Repeat exactly, and only, the lines of the entries below from the one with "job.fine_x = cmd.start_x[2:0];" through the one with "cmd_start_y, cmd_pixel_count, cmd_ready);", both ends included.

****

--- config.mk ---
export PLATFORM = sky130hd
export DESIGN_NAME = ddrb_ctrl
export DESIGN_NICKNAME = d
export VERILOG_FILES = /design/src/design/ddrb_pkg.sv /design/src/design/ddrb_ctrl.sv
export VERILOG_INCLUDE_DIRS = /design/src /design/src/design
export SDC_FILE = /design/constraint.sdc
export NUM_CORES = 1
export LEC_CHECK = 0
export ABC_AREA = 1
export BUFFER_PORTS_ARGS = -buffer_cell sky130_fd_sc_hd__buf_2
export CAP_MARGIN = 20
export CELL_PAD_IN_SITES_DETAIL_PLACEMENT = 0
export CELL_PAD_IN_SITES_GLOBAL_PLACEMENT = 2
export CORE_ASPECT_RATIO = 0.9
export CORE_UTILIZATION = 29
export DETAILED_ROUTE_END_ITERATION = 8
export GPL_ROUTABILITY_DRIVEN = 0
export PLACE_DENSITY = 0.77
export SKIP_CTS_REPAIR_TIMING = 1
export SLEW_MARGIN = 15
export SYNTH_ARGS = -nofsm -noshare
export SYNTH_HDL_FRONTEND = slang
export SYNTH_SLANG_ARGS = --single-unit
--- constraint.sdc ---
create_clock -name clock -period 3.3 [get_ports clock]
set_input_delay 0.66 -clock clock [delete_from_list [all_inputs] [get_ports clock]]
set_output_delay 0.66 -clock clock [all_outputs]
set_load 0.01 [all_outputs]
==> src/sv/tmsr_if.sv <==
`timescale 1ns / 1ps

interface tmsr_cmd_if;
    logic        valid;
    logic        ready;
    logic [1:0]  command;
    logic [12:0] write_address;
    logic [7:0]  write_data;
    logic [7:0]  start_x;
    logic [7:0]  start_y;
    logic [8:0]  pixel_count;

    modport source (output valid, command, write_address, write_data, start_x, start_y,
                    pixel_count, input ready);
    modport sink (input valid, command, write_address, write_data, start_x, start_y,
                  pixel_count, output ready);
endinterface


==> src/sv/tmsr_front.sv <==
`timescale 1ns / 1ps

module tmsr_front
    import tmsr_pkg::*;
(
    tmsr_cmd_if.sink   cmd,
    input  logic       q_full,
    output logic       push,
    output job_t       job
);

    logic accept;
    logic keep;

    assign cmd.ready = !q_full;
    assign accept    = cmd.valid && cmd.ready;

    // drop out-of-range writes, empty draws and unknown commands here
    always_comb
    begin
        keep = 1'b0;
        unique case (cmd.command)
            CMD_MAP_WR:
            begin
                keep = cmd.write_address < 13'(MAP_DEPTH);
            end
            CMD_TILE_WR:
            begin
                keep = cmd.write_address < 13'(TILE_DEPTH);
            end
            CMD_DRAW:
            begin
                keep = cmd.pixel_count != 9'd0;
            end
            default:
            begin
                keep = 1'b0;
            end
        endcase
    end

    assign push = accept && keep;

    always_comb
    begin
        job.op     = cmd_t'(cmd.command);
        job.addr   = cmd.write_address;
        job.data   = cmd.write_data;
        job.row    = cmd.start_y[7:3];
        job.col    = cmd.start_x[7:3];
        job.fine_x = cmd.start_x[2:0];
        job.fine_y = cmd.start_y[2:0];
        job.count  = (cmd.pixel_count > 9'(MAX_LINE_PIXELS)) ? 9'(MAX_LINE_PIXELS)
                                                             : cmd.pixel_count;
    end

endmodule

==> src/flat_wrapper.sv <==
// flat-port wrapper written by rule: the top's interface ports become plain ports
module tmsr_front_flat import tmsr_pkg::*;
  (q_full, push, job, cmd_valid, cmd_command, cmd_write_address, cmd_write_data, cmd_start_x, cmd_start_y, cmd_pixel_count, cmd_ready);
  tmsr_cmd_if cmd_i ();
  input  logic q_full;
  output logic push;
  output job_t job;
  input wire logic [$bits(cmd_i.valid)-1:0] cmd_valid;
  input wire logic [$bits(cmd_i.command)-1:0] cmd_command;
  input wire logic [$bits(cmd_i.write_address)-1:0] cmd_write_address;
  input wire logic [$bits(cmd_i.write_data)-1:0] cmd_write_data;
  input wire logic [$bits(cmd_i.start_x)-1:0] cmd_start_x;
  input wire logic [$bits(cmd_i.start_y)-1:0] cmd_start_y;
  input wire logic [$bits(cmd_i.pixel_count)-1:0] cmd_pixel_count;
  output wire logic [$bits(cmd_i.ready)-1:0] cmd_ready;
  assign cmd_i.valid = cmd_valid;
  assign cmd_i.command = cmd_command;
  assign cmd_i.write_address = cmd_write_address;
  assign cmd_i.write_data = cmd_write_data;
  assign cmd_i.start_x = cmd_start_x;
  assign cmd_i.start_y = cmd_start_y;
  assign cmd_i.pixel_count = cmd_pixel_count;
  assign cmd_ready = cmd_i.ready;
  tmsr_front u_core (.cmd(cmd_i), .q_full(q_full), .push(push), .job(job));
endmodule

****

--- Task solution ---
        job.fine_x = cmd.start_x[2:0];
        job.fine_y = cmd.start_y[2:0];
        job.count  = (cmd.pixel_count > 9'(MAX_LINE_PIXELS)) ? 9'(MAX_LINE_PIXELS)
                                                             : cmd.pixel_count;
    end

endmodule

==> src/flat_wrapper.sv <==
// flat-port wrapper written by rule: the top's interface ports become plain ports
module tmsr_front_flat import tmsr_pkg::*;
  (q_full, push, job, cmd_valid, cmd_command, cmd_write_address, cmd_write_data, cmd_start_x, cmd_start_y, cmd_pixel_count, cmd_ready);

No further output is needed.